Keep a water bottle to hand, drinking regularly throughout your session.
Listen to your body
If you feel fatigued before a planned HIIT session, it’s better not to go ahead with it. Perhaps go for a steady pace session instead.
Requires a level of determination and self motivation
HIIT sessions aren’t the easy option. Pushing yourself during a session requires a high level of determination and self motivation. But the pay off is a shorter training session with all of the benefits mentioned above.
Maintain your progress by using short term targets to drive yourself forward. Setting yourself goals for increased intensity and ‘working’ duration.

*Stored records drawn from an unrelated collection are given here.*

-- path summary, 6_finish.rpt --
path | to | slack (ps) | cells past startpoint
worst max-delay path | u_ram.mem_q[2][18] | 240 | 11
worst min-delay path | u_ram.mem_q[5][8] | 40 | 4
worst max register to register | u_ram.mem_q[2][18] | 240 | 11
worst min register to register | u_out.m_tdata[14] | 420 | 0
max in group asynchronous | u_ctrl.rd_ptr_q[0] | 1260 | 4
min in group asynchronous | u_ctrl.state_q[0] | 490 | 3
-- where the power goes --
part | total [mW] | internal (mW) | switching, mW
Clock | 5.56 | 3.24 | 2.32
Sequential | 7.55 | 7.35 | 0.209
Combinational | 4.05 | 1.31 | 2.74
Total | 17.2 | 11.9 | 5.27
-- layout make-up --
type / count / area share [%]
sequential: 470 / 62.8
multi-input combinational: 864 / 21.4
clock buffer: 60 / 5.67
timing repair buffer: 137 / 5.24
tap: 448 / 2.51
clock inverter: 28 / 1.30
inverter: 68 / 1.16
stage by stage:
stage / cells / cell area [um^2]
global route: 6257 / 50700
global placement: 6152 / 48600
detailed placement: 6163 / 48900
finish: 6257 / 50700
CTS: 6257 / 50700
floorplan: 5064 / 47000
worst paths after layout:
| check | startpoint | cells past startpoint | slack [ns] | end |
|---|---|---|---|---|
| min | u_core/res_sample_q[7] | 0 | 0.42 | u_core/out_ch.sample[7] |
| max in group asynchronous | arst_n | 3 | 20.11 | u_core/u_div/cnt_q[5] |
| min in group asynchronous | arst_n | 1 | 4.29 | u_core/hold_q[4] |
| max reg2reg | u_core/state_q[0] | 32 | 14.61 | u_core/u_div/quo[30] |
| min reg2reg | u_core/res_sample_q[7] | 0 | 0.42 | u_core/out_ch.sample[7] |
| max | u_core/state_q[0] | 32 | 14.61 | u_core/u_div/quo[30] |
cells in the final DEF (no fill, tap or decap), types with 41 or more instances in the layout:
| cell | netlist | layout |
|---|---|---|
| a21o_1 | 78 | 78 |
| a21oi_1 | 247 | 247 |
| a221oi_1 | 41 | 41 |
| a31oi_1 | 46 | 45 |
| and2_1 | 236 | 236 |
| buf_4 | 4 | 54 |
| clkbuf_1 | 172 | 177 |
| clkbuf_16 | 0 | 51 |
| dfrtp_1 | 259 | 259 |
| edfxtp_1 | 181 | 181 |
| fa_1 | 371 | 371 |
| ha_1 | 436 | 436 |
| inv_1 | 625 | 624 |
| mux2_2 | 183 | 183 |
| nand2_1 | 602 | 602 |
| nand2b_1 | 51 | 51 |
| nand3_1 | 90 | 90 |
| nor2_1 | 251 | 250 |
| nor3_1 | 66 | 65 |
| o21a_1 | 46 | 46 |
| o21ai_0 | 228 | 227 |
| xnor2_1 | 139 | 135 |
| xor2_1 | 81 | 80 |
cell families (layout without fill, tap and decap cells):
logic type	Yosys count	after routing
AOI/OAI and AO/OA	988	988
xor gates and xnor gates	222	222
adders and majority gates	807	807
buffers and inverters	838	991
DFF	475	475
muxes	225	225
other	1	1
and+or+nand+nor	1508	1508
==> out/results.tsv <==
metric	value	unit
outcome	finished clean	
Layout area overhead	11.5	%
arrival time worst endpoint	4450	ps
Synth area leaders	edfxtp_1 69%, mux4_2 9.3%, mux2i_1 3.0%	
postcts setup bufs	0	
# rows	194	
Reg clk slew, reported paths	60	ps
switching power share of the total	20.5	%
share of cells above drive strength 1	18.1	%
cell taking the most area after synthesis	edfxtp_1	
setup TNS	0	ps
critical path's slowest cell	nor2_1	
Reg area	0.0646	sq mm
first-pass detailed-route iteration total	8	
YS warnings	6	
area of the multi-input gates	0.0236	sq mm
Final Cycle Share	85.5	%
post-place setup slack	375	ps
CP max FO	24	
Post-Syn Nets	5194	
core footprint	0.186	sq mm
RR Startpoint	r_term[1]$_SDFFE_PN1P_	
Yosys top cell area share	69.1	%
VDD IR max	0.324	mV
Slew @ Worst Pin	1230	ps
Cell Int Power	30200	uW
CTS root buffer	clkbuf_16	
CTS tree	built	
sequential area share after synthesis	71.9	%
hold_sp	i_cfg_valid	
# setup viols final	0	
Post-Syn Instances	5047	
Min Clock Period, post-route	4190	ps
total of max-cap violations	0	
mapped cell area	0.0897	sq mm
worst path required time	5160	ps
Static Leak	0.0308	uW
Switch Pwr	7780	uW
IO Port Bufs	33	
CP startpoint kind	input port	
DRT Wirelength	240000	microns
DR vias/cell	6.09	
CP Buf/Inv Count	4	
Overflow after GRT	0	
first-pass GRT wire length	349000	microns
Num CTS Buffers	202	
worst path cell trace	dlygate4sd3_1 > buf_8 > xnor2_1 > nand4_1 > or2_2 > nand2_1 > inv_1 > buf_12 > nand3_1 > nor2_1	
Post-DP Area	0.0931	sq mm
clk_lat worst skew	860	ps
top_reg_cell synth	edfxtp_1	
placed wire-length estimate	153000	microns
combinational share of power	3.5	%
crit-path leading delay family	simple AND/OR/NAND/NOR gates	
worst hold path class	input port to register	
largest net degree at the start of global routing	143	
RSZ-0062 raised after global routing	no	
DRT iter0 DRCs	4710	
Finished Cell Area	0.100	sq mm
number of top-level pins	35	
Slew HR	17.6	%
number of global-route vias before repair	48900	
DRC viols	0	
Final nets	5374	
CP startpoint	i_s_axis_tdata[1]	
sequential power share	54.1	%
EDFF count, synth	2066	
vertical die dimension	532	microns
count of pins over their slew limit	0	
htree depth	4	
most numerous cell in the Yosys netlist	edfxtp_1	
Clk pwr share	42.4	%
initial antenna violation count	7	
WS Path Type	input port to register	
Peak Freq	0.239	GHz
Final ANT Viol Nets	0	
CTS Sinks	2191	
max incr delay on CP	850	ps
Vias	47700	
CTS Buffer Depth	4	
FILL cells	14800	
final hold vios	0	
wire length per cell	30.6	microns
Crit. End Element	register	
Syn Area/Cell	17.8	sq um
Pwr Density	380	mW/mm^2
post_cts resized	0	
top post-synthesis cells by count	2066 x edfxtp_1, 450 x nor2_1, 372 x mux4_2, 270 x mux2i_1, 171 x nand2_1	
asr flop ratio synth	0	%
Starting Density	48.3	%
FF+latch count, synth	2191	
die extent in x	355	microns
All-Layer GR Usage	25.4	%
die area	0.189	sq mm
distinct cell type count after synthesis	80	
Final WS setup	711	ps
`config.mk`:
```
export PLATFORM = sky130hd
export DESIGN_NAME = tkpr_fifo
export DESIGN_NICKNAME = d
export VERILOG_FILES = /design/src/hw/rtl/tkpr_pkg.sv /design/src/hw/rtl/tkpr_fifo.sv
export SDC_FILE = /design/constraint.sdc
export NUM_CORES = 1
export LEC_CHECK = 0
export ABC_AREA = 1
export BUFFER_PORTS_ARGS = -buffer_cell sky130_fd_sc_hd__buf_2
export CAP_MARGIN = 20
export CORE_MARGIN = 2
export CORE_UTILIZATION = 45
export DETAILED_ROUTE_END_ITERATION = 16
export PLACE_DENSITY = 0.7
export SLEW_MARGIN = 20
export SYNTH_ARGS = -nofsm -noshare
export SYNTH_HDL_FRONTEND = slang
export SYNTH_SLANG_ARGS = --single-unit
```
`constraint.sdc`:
```
create_clock -name clk -period 18.1 [get_ports clk]
set_clock_uncertainty 0.15 [all_clocks]
set_input_delay 0 -clock clk [delete_from_list [all_inputs] [get_ports clk]]
set_output_delay 0 -clock clk [all_outputs]
set_load 0.1 [all_outputs]
```
`src/hw/rtl/tkpr_pkg.sv`:
```
`default_nettype none
package tkpr_pkg;
	localparam int MaxDims = 4;
	localparam int MaxEdge = 256;
	localparam int DimW = $clog2(MaxDims);
	localparam int EdgeW = $clog2(MaxEdge);
	localparam int TblW = DimW + EdgeW;
	localparam int LenW = 9;
	localparam int KeyW = 63;

	typedef enum logic [1:0] {
		KIND_LEN = 2'd0,
		KIND_ENTRY = 2'd1,
		KIND_FWD = 2'd2,
		KIND_INV = 2'd3
	} kind_t;

	typedef struct packed {
		logic [1:0] kind;
		logic [2:0] dimension;
		logic [7:0] entry_index;
		logic [7:0] mapped_coordinate;
		logic excluded;
		logic [8:0] old_length;
		logic [8:0] new_length;
		logic has_permutation;
		logic [62:0] key;
		logic [63:0] value;
		logic last_of_batch;
	} in_beat_t;

	typedef struct packed {
		logic [62:0] new_key;
		logic [63:0] data_word;
		logic [62:0] slot;
		logic fault;
		logic batch_end;
	} out_beat_t;

	function automatic logic [LenW-1:0] clamp_len(input logic [8:0] v);
		logic [LenW-1:0] r;
		r = v;
		if (v == 9'd0) r = LenW'(1);
		else if (32'(v) > MaxEdge) r = LenW'(MaxEdge);
		return r;
	endfunction
endpackage
`default_nettype wire

```
`src/hw/rtl/tkpr_fifo.sv`:
```
`default_nettype none
module tkpr_fifo (
	input wire logic clk,
	input wire logic arst_n,
	input wire tkpr_pkg::in_beat_t wr_data,
	input wire logic wr_valid,
	output logic wr_ready,
	output tkpr_pkg::in_beat_t rd_data,
	output logic rd_valid,
	input wire logic rd_ready
);
	import tkpr_pkg::*;
	in_beat_t mem_q [2];
	logic wp_q, rp_q;
	logic [1:0] cnt_q;
	logic wr, rd;

	assign wr_ready = cnt_q != 2'd2;
	assign rd_valid = cnt_q != 2'd0;
	assign rd_data = mem_q[rp_q];
	assign wr = wr_valid && wr_ready;
	assign rd = rd_valid && rd_ready;

	always_ff @(posedge clk) begin
		if (wr) mem_q[wp_q] <= wr_data;
	end

	always_ff @(posedge clk or negedge arst_n) begin
		if (!arst_n) begin
			wp_q <= 1'b0;
			rp_q <= 1'b0;
			cnt_q <= 2'd0;
		end else begin
			if (wr) wp_q <= ~wp_q;
			if (rd) rp_q <= ~rp_q;
			cnt_q <= cnt_q + {1'b0, wr} - {1'b0, rd};
		end
	end
endmodule
`default_nettype wire

```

A good way to distract yourself from the intensity is to listen to music, preferably through headphones in order to remove yourself from your surroundings.
If you struggle with the motivation required for HIIT, Spinning classes are a great alternative. Here you will be motivated by the group activity and lead by a fitness instructor to keep you working at optimum levels.
Can HIIT be used in the real world, on the street?
The simple answer is Yes, absolutely!
Set intervals on a stop watch or use objects such as lamp posts or road junctions as targets. For example sprinting for one lamp post and jogging for two.
Although running in the ‘real world’ offers tremendous benefits over the tread mill, for beginners it may be easier to set even interval periods using cardio equipment in the gym.
To sum up
Employing HIIT for your cardiovascular workouts can, when done right, produce a more effective workout in a shorter amount of time.
Everybody can benefit. From the sedentary person aiming for a new fitness goal to existing athletes trying to improve on personal bests.